Alberto el depredador

16 de Junio de 2021

Alberto no representa sus 32 años. Sus ojos hundidos, enmarcados en un rostro grisáceo, sugieren una edad cercana a los cincuenta. En contraste su traje de oficinista es llamativo y juvenil, como intentando compensar la cara y las manos de su propietario. Sí, también las manos tienen ese color ceniza, aunque lo más notorio en ellas es un leve temblor, que no desaparece hasta que puede escapar al bar de la esquina a empinar una copa.

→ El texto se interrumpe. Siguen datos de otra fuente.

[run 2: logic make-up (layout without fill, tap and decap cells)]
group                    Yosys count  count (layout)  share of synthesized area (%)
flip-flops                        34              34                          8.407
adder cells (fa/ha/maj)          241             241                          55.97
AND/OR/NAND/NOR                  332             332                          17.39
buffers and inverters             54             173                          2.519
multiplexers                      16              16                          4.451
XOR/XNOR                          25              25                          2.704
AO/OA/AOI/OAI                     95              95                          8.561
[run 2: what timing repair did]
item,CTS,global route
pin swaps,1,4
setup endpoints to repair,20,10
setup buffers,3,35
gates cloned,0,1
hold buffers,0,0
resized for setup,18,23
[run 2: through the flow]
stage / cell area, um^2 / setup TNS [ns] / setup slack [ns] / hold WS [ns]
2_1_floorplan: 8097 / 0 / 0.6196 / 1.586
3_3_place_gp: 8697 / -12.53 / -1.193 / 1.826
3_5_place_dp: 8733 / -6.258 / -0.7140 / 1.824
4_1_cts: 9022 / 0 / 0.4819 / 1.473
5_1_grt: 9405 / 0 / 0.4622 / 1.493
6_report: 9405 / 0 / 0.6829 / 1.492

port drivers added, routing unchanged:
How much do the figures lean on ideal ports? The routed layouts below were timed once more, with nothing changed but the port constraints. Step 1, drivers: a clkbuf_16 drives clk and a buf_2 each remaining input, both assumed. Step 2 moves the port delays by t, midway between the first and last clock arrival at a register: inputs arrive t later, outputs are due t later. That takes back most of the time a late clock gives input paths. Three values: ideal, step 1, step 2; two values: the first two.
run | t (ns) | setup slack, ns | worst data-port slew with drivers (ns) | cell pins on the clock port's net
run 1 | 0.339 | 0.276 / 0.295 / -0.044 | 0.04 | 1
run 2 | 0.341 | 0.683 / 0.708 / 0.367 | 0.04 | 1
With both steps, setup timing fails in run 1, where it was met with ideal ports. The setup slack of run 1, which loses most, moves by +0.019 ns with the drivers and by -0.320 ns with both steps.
What follows belongs to an exercise in optimizing a design on an open flow for small area, a short achievable clock period and few clock cycles; a production flow would make more cautious choices.
Function was checked by simulation only, so behaviour that the tests miss may differ from the original.

## produto_escalar
module produto_escalar (
    input  logic         clk_i,
    input  logic         rst_i,
    input  logic         iniciar,
    input  logic [31:0]  a0, a1, a2, a3, a4, a5, a6, a7,
    input  logic [31:0]  b0, b1, b2, b3, b4, b5, b6, b7,
    output logic [63:0]  resultado,
    output logic         concluido
);
clock: 11.5 ns
lec_check: 0
cap_margin: 20
core_margin: 2
core_utilization: 40
setup_slack_margin: 5
slew_margin: 20
synth_hierarchical: 1
synth_minimum_keep_size: 0
run.sh (not shown) runs the stock make flow with config.mk's settings and CLKGATE_MAP_FILE= SYNTH_SCRIPT=/design/flow/synth_recipe.tcl, a recipe that flattens the netlist after the stock synthesis.
The baseline finished clean.
Testbench counts at the start, summed over its fixed seeds: cycles 24,000.
Change:
SETUP_SLACK_MARGIN = unset   (was 5)
=>
- sequential cell count stays the same
- final cell count is about the same
- setup slack degrades by 920 ps
- non-clock buffer count drops by 6
- area after synthesis is unchanged
- clock skew barely changes
- global-route usage hardly moves

* * *

Another version of the RTL of produto_escalar (not shown whole).
Size in the first run: roughly 3200 cells after synthesis, ~580 I/O pins.
export LEC_CHECK = 0
export CAP_MARGIN = 20
export CORE_MARGIN = 2
export CORE_UTILIZATION = 40
export SLEW_MARGIN = 20
export SYNTH_HIERARCHICAL = 1
export SYNTH_MINIMUM_KEEP_SIZE = 0
create_clock -name core_clock -period 11.5 [get_ports {clk_i}]
The baseline ran to the end with no violations.
Testbench counts at the start, summed over its fixed seeds: cycles 21,600.
Change:
--- a/flow/config.mk
+++ b/flow/config.mk
@@ -7,2 +7,3 @@
 export LEC_CHECK = 0
+export ABC_CLOCK_PERIOD_IN_PS = 4000
 export CAP_MARGIN = 20
What happened: The changed run finished clean; worst setup slack is unchanged; core utilization does not change; critical path depth is unchanged; sequential cell count does not change.

* * *

produto_escalar, a different RTL version from the one above (not shown whole).
Size in the first run: ~340 flip-flops, ~580 I/O pins, ~0.034 mm² of cells after synthesis.
clock: 11.5 ns
lec_check: 0
cap_margin: 20
core_margin: 2
core_utilization: 33
cts_buf_list: sky130_fd_sc_hd__clkbuf_4 sky130_fd_sc_hd__clkbuf_8
slew_margin: 20
synth_hierarchical: 1
synth_minimum_keep_size: 0
buffer_ports_args: -buffer_cell sky130_fd_sc_hd__buf_1
standard.sh (not shown) runs the stock make flow with config.mk's settings and CLKGATE_MAP_FILE= SYNTH_SCRIPT=/design/flow/synth_recipe.tcl, a recipe that flattens the netlist after the stock synthesis.
==> flow/flow/run.sh <==
#!/bin/bash
set -e
echo 'export BUFFER_PORTS_ARGS = -buffer_cell sky130_fd_sc_hd__buf_1' >> config.mk
bash standard.sh SETUP_SLACK_MARGIN=7.8 finish > standard.log 2>&1
Testbench counts at the start, summed over its fixed seeds: cycles 26,400.
Rerun with:
==> flow/flow/run.sh (replaced) <==
#!/bin/bash
set -e
echo 'export BUFFER_PORTS_ARGS = -buffer_cell sky130_fd_sc_hd__buf_1' >> config.mk
bash standard.sh SETUP_SLACK_MARGIN=7.95 finish > standard.log 2>&1
CTS_BUF_LIST = default   (was sky130_fd_sc_hd__clkbuf_4 sky130_fd_sc_hd__clkbuf_8)
The new run ran to the end with no violations.
Area after synthesis does not change.
Global-route usage rises by 0.53 points.
First-iteration DRC count falls by 2.6%.
Count of clock-buffer cells in the layout falls by 39.
Final area rises by 2.4%.
Synthesized cell count is unchanged.
Setup slack improves by 160 ps.
Fmax rises by 4.5%.
Sequential cell count is unchanged.
Rerun with:
==> flow/flow/run.sh (replaced) <==
#!/bin/bash
set -e
echo 'export BUFFER_PORTS_ARGS = -buffer_cell sky130_fd_sc_hd__buf_1' >> config.mk
bash standard.sh SETUP_SLACK_MARGIN=7.8 finish > standard.log 2>&1
After rerunning: Critical path depth is unchanged; synthesized area is unchanged; setup slack loses 120 ps; utilization drops by 0.94 points; routed wire length drops by a few percent; sequential share of layout area climbs by 0.29 points.
Rerun with:
==> flow/flow/run.sh (replaced) <==
#!/bin/bash
set -e
echo 'export BUFFER_PORTS_ARGS = -buffer_cell sky130_fd_sc_hd__buf_1' >> config.mk
bash standard.sh SETUP_SLACK_MARGIN=8.1 finish > standard.log 2>&1
Outcome: Via count is higher by a few percent. Setup slack gains 210 ps. Fmax is higher by a few percent. Core utilization is higher by 3.3 points. Final area is higher by a little under a tenth. Count of clock-buffer cells in the layout is higher by 1. Wire length is higher by a few percent. Clock skew is lower by 21 ps. Global-route usage is higher by 0.46 points.

* * *

## oak
RTL: one of the versions met above, not the one the previous note started from.
For scale: roughly 3400 cells after synthesis.
==> flow/config.mk <==
export PLATFORM = sky130hd
export DESIGN_NAME = produto_escalar
export DESIGN_NICKNAME = produto_escalar
export VERILOG_FILES = /design/flow/design.v
export SDC_FILE = /design/flow/constraint.sdc
export NUM_CORES = 4
export LEC_CHECK = 0
export CAP_MARGIN = 20
export CORE_MARGIN = 2
export CORE_UTILIZATION = 40
export SLEW_MARGIN = 20
export SYNTH_HIERARCHICAL = 1
export SYNTH_MINIMUM_KEEP_SIZE = 0
export BUFFER_PORTS_ARGS = -buffer_cell sky130_fd_sc_hd__buf_1
==> flow/constraint.sdc <==
create_clock -name core_clock -period 11.5 [get_ports {clk_i}]
set_input_delay 2.3000 -clock core_clock [delete_from_list [all_inputs] [get_ports {clk_i}]]
set_output_delay 2.3000 -clock core_clock [all_outputs]
set_load 0.01 [all_outputs]
==> flow/flow/run.sh <==
#!/bin/bash
set -e
echo 'export BUFFER_PORTS_ARGS = -buffer_cell sky130_fd_sc_hd__buf_1' >> config.mk
bash standard.sh SETUP_SLACK_MARGIN=7 ABC_CLOCK_PERIOD_IN_PS=1500 finish > standard.log 2>&1
oak closes out successfully: all stages finished, all timing, DRC and antenna checks passed.
Testbench counts of oak, summed over its fixed seeds: cycles 24,000.
Input changes introduced in pine (baseline for comparison: oak):
==> flow/flow/run.sh <==
#!/bin/bash
set -e
echo 'export BUFFER_PORTS_ARGS = -buffer_cell sky130_fd_sc_hd__buf_1' >> config.mk
bash standard.sh > standard.log 2>&1
==> run notes <==
- Library cell contributing the largest single delay on the critical path = sky130_fd_sc_hd__fa_2: oak; library cell contributing the largest single delay on the critical path = sky130_fd_sc_hd__o21ai_0: pine
- Diff oak -> pine: wire length after detailed routing climbed 2100 microns, worst clock skew dropped 0.0078 ns, cell count dropped 58.
- Worst hold slack: higher on pine
- The final reports for pine and oak show part of the cycle the worst path needs higher in the former.
- Number of DRC markers in iteration 0: pine better than oak
- [pine vs oak] final instance area: lower in pine
--- input diff pine..birch ---
==> flow/flow/run.sh <==
#!/bin/bash
set -e
echo 'export BUFFER_PORTS_ARGS = -buffer_cell sky130_fd_sc_hd__buf_1' >> config.mk
bash standard.sh SETUP_SLACK_MARGIN=7 finish > standard.log 2>&1
Findings:
- Relative to pine, HPWL after detailed placement has gone down in birch.
- Sort pine and birch by sum of met2 wire segment lengths after detailed routing, descending, and pine comes first.
- Against pine, birch comes in 1.2% higher on final cell count without fillers.
- Multi-input gate share of total cell area is lower on birch
- Changes observed in birch relative to pine: met2 layer usage reported by global route dropped 1.3 points.
- Share of the core filled with cells up 2.4 points in birch wrt pine
- birch vs pine, highest routing layer actually used: met4 vs met5

==> afterwards: timing with drivers on the ports <==
How much do the figures lean on ideal ports? The routed layouts below were timed once more, with nothing changed but the port constraints.
Step 1: set_driving_cell puts a clkbuf_16 on clk_i and a buf_2 on each other input, an assumption about the parent block.
Step 2 times the ports against the registers' clock, not the clock port: input delays grow and output delays shrink by t, the midpoint of the rising clock arrivals with the driver on.
Slacks: ideal / step 1 / step 2; pairs: ideal / step 1.
run	shift t [ns]	setup slack, ns	hold WS [ns]	worst register clock-pin slew, ns
the first run of note 1	0.659	5.053 / 4.984 / 5.643	0.475 / 0.475 / 0.475	0.07 / 0.07
the second run of note 1	0.657	4.137 / 4.071 / 4.728	0.476 / 0.476 / 0.476	0.07 / 0.07
the first run of note 2	0.581	2.453 / 2.491 / 1.910	0.527 / 0.527 / 0.527	0.09 / 0.09
the second run of note 2	0.581	2.453 / 2.491 / 1.910	0.527 / 0.527 / 0.527	0.09 / 0.09
the first run of note 3	0.734	7.782 / 7.782 / 7.186	0.496 / 0.496 / 0.496	0.07 / 0.07
the second run of note 3	0.661	7.941 / 7.909 / 7.363	0.472 / 0.472 / 0.472	0.07 / 0.07
the third run of note 3	0.683	7.825 / 7.807 / 7.312	0.498 / 0.498 / 0.498	0.07 / 0.07
the fourth run of note 3	0.681	8.038 / 8.023 / 7.490	0.473 / 0.473 / 0.473	0.07 / 0.07
oak	0.668	5.505 / 5.434 / 6.102	0.496 / 0.496 / 0.496	0.07 / 0.07
pine	0.673	4.573 / 4.505 / 5.178	0.529 / 0.529 / 0.529	0.07 / 0.07
birch	0.668	5.505 / 5.434 / 6.102	0.496 / 0.496 / 0.496	0.07 / 0.07
After both steps setup and hold are still met in every run listed. The setup slack of the first run of note 3, which loses most, moves by 0.000 ns with the drivers and by -0.596 ns with both steps.
This is an optimization exercise on Yosys and OpenROAD, whose aim is small area, a short achievable clock period and few clock cycles, not a production implementation. Function was not checked in any run shown here: the RTL went through the layout flow alone. Power and IR drop assume default switching activity.

==> flow/design.v <==
`timescale 1 ns/1 ns
module SAD(Go, A_Addr, A_Data, B_Addr, B_Data, C_Addr, I_RW, I_En, O_RW, O_En, Done, SAD_Out, Clk, Rst);
   input Go;
   input [7:0] A_Data, B_Data;
   output [14:0] A_Addr, B_Addr;
   output [6:0] C_Addr;
   output I_RW, I_En, O_RW;
   output reg O_En, Done;
   output [31:0] SAD_Out;
   input Clk, Rst;
   reg [7:0]  L;           
   reg [6:0]  H;           
   reg        H7;
   reg [7:0]  x1;
   reg        c1;
   reg [15:0] Sum;
   reg        f2;          
   reg        l1, l2;      
   wire       busy = (|L) | (|H);
   wire       run = Go | busy;
   wire       lastpix = &L;
   wire       adv = run & lastpix;
   wire       fb = H[6] ^ H[5] ^ (H[5:0] == 6'd0);
   function [7:0] ks8;
      input [7:0] a, b;
      input cin;
      reg [7:0] g, p, g1, p1, g2, p2, g3;
      integer i;
      begin
         g = a & b;
         p = a | b;
         g[0] = g[0] | (p[0] & cin);
         for (i = 0; i < 8; i = i + 1) begin
            g1[i] = (i >= 1) ? g[i] | (p[i] & g[i-1]) : g[i];
            p1[i] = (i >= 1) ? p[i] & p[i-1] : p[i];
         end
         for (i = 0; i < 8; i = i + 1) begin
            g2[i] = (i >= 2) ? g1[i] | (p1[i] & g1[i-2]) : g1[i];
            p2[i] = (i >= 2) ? p1[i] & p1[i-2] : p1[i];
         end
         for (i = 0; i < 8; i = i + 1)
            g3[i] = (i >= 4) ? g2[i] | (p2[i] & g2[i-4]) : g2[i];
         ks8 = g3;
      end
   endfunction
   wire [7:0] nb = ~B_Data;
   wire [7:0] dc = ks8(A_Data, nb, 1'b0);
   wire [7:0] s = A_Data ^ nb ^ {dc[6:0], 1'b0};
   wire       c = dc[7];
   wire [15:0] base = f2 ? 16'd0 : Sum;
   wire [7:0]  x = x1 ^ {8{~c1}};
   wire [7:0]  lc = ks8(base[7:0], x, c1);
   wire [7:0]  lo = base[7:0] ^ x ^ {lc[6:0], c1};
   wire [7:0]  hi1 = base[15:8] + 8'd1;
   wire [7:0]  hi = lc[7] ? hi1 : base[15:8];
   assign A_Addr = {H, L};
   assign B_Addr = {H, L};
   assign C_Addr = {H7, H[6:1]};
   assign I_En = 1'b1;
   assign I_RW = 1'b0;
   assign O_RW = 1'b1;
   assign SAD_Out = {16'b0, Sum};
   always @(posedge Clk) begin
      if (Rst) begin
         L <= 8'd0;
         H <= 7'd0;
      end else begin
         L <= L + {7'd0, run};
         if (adv) H <= {H[5:0], fb};
      end
      if (adv) H7 <= H[6];
      l1 <= ~Rst & lastpix;
      x1 <= s;
      c1 <= c;
      l2 <= ~Rst & l1;
      f2 <= (L == 8'd1);
      Sum <= {hi, lo};
      O_En <= ~Rst & l2;
      Done <= ~Rst & l2 & ~busy;
   end
endmodule
==> flow/flow/run.sh <==
#!/bin/bash
# Standard layout with three changes: port buffers made of buf_1 cells
# instead of the delay buffers buffer_ports picks by default, adders left to
# ABC, and no dummy loads added to the clock tree.
set -euo pipefail
bash standard.sh \
  "BUFFER_PORTS_ARGS=-buffer_cell sky130_fd_sc_hd__buf_1" \
  ADDER_MAP_FILE= \
  "CTS_ARGS=-sink_clustering_enable -repair_clock_nets -dont_use_dummy_load" \
  finish > make_finish.log 2>&1
==> flow/standard.sh <==
#!/bin/bash
# synth_recipe.tcl (not shown) runs the flow's synth.tcl, then flattens the netlist and writes it again
# the make line also repeats each setting of config.mk as NAME=value (left out here)
make -C /OpenROAD-flow-scripts/flow DESIGN_CONFIG=/design/flow/config.mk WORK_HOME=/design/flow/orfs CLKGATE_MAP_FILE= SYNTH_SCRIPT=/design/flow/synth_recipe.tcl "${@:-finish}"
==> flow/config.mk <==
export PLATFORM = sky130hd
export DESIGN_NAME = SAD
export DESIGN_NICKNAME = SAD
export VERILOG_FILES = /design/flow/design.v
export SDC_FILE = /design/flow/constraint.sdc
export NUM_CORES = 4
export LEC_CHECK = 0
export CAP_MARGIN = 20
export CORE_MARGIN = 2
export CORE_UTILIZATION = 40
export SLEW_MARGIN = 20
==> flow/constraint.sdc <==
create_clock -name core_clock -period 8.0 [get_ports {Clk}]
set_input_delay 1.6000 -clock core_clock [delete_from_list [all_inputs] [get_ports {Clk}]]
set_output_delay 1.6000 -clock core_clock [all_outputs]
set_load 0.01 [all_outputs]
==> impl_metrics.yaml, run 1 <==
run_status:
  status: "timing/DRC/antenna clean"
timing:
  period_minus_slack_ps: 3325
  rsz0062_at_grt: "no"
  fin_skew_ps: 18.84
  fin_tns_setup_ps: 0
  post-route-period-util_pct: 41.57
  max_freq_ghz: 0.3007
  hold_violations: 0
  finalSetupViolations: 0
  worstMarginPinSlew_ps: 995.7
  relSlewSlack_pct: 33.33
  slew_violations: 0
route:
  post_drt_wl_per_cell_um: 11.41
  ant_nets: 0
  dr.pass1.iters: 4
  drt-vias-per-instance: 4.869
  vias: 2420
  post-route-drc-count: 0
  drt_first_iter_violations: 88
  drt_wl_total_um: 5669
grt:
  grt-ovfl-total: 0
  gr-usage-met1_pct: 16.74
  top_usage_layer: "met2"
  grt_antenna_before_repair: 0
  grt_util_met2_pct: 23.42
  grt_usage_pct: 13.75
  grt_use_met3_pct: 3.940
  grt_max_degree: 34
  grt_pass1_wl_um: 9418
  grt_pass1_vias: 2098
synth:
  synth-seq-area-share_pct: 31.66
  synth_area_leader_cell: "dfxtp_1"
  ys_warn_count: 1
  ys.flop_type: "dfxtp_1"
  synth.most_common_cell: "dfxtp_1"
  synthCells: 360
  ys_async_sr_fraction_pct: 0
  synthTopCellsByCount: "45 x dfxtp_1, 41 x buf_4, 30 x nor2_1, 28 x xnor2_1, 18 x o21ai_0"
  synth_seq_cells: 46
  synth_cell_type_count: 50
  synth_top_area_share_pct: 30.64
  synth_area_mm2: 0.002940
  avgSynthCellArea_um2: 8.168
  synthTopCellsByArea: "dfxtp_1 31%, buf_4 10%, xnor2_1 8.3%, nor2_1 3.8%, nor2b_1 3.2%"
  synth-edff-count: 1
power_and_ir_drop:
  total_leakage_power_nw: 1.127
  p_per_area_mw_per_mm2: 279.7
  ir_worst_vdd_uv: 112.6
  p_total_uw: 868.3
finish:
  diodes: 0
  drive_gt1_share_pct: 3.769
  final_cell_count_no_fill: 497
  final_nets: 419
  n_fill_cell: 768
  syn_to_final_growth_pct: 5.575
critical_path:
  cp-startpoint: "A_Data[0]"
  path_class: "input port to register"
  rr_startpoint: "c1"
  arrival_ps: 3490
  timing.rr.end: "Sum[13]"
  cp_max_fo: 5
  cp-endpoint: "c1"
  cp-start-kind: "input port"
  crit_path_end_kind: "register"
  critPathRequiredTime_ps: 8170
  rrSetupSlack_ps: 5210
  rr_worst_depth: 8
cts:
  path_clk_slew_ps: 80
  clk_latency_ps: 300
  cts_hold_buf: 0
  cts_max_path_buffers: 2
  cts_tree: "yes"
  cts_buffers: 5
  cts_max_level: 2
  cts_root_buffer: "clkbuf_8"
  cts_setup_buffers: 0
  cts.sinks: 46
  post_cts_resized: 0
floorplan:
  dieArea_mm2: 0.008052
  pin_count: 93
  die_h_um: 89.74
  die_w_um: 89.74
  design.core.area_mm2: 0.007176
  fp-row-count: 31
  start_util_pct: 40.98
flow_run:
  max_cap_viol_count: 0
place:
  place.gp.congestion: 0.7628
  portBuffers: 73
  dp_cells: 492
  place_hpwl_um: 4107
worst_hold_path:
  hp-class: "register to register"
## routing by layer
layer,vias to the layer above,share of wire (%),routed length [um]
met3,7,5.5,309
li1,1253,-,-
met1,1104,47,2646
met5,-,0,0
met2,56,46,2635
met4,0,1.4,77
## cells by family after synthesis
kind of cell | Yosys count | share of synthesized area [%]
DFF | 46 | 31.66
xor gates and xnor gates | 39 | 12.13
other | 2 | 0.2554
adders and majority gates | 6 | 2.170
and+or+nand+nor | 106 | 18.47
muxes | 9 | 3.064
AOI/OAI and AO/OA | 77 | 17.23
buffers and inverters | 75 | 15.02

Otro detalle de sus manos, o mejor dicho de su mano izquierda, es su anillo de casado, lo único que quedó a flote de su naufragio matrimonial. El anillo está brilloso de tanto sobarlo al pedir dinero prestado para el taxi, los remedios de su abuelita, un vecino desahuciado, una colecta por el terremoto en Nepal y un sinfín de otras mentiras para cubrir sus deudas en los bares.

La sortija hace tiempo que hubiese terminado empeñada, pero la mantiene, no por nostalgia, sino porque funciona muy bien como cerca eléctrica para las mujeres que buscan conversa. No es que él tenga algo contra las mujeres, por el contrario después de unos tragos todas le parecen muy excitantes, pero se cansó de que, por mucho que ellas beban, siempre son reacias a pagar la cuenta.

De existir una guía de depredadores urbanos Alberto merecería en ella una página destacada. Si sus presas escasean va a cazar a otro lugar.  De manera que debe buscar trabajo cada dos meses, cuando ya no le queda colega o conocido a quien sablear. Cual viejo león africano, sus paradas a la sombra de un bar se han vuelto cada vez más largas y soñolientas. Algunas personas le miran de lejos, intuyendo el inevitable desplome de un arrugado traje de oficinista, incapaz de sostener un cuerpo tan leve y gris como la ceniza.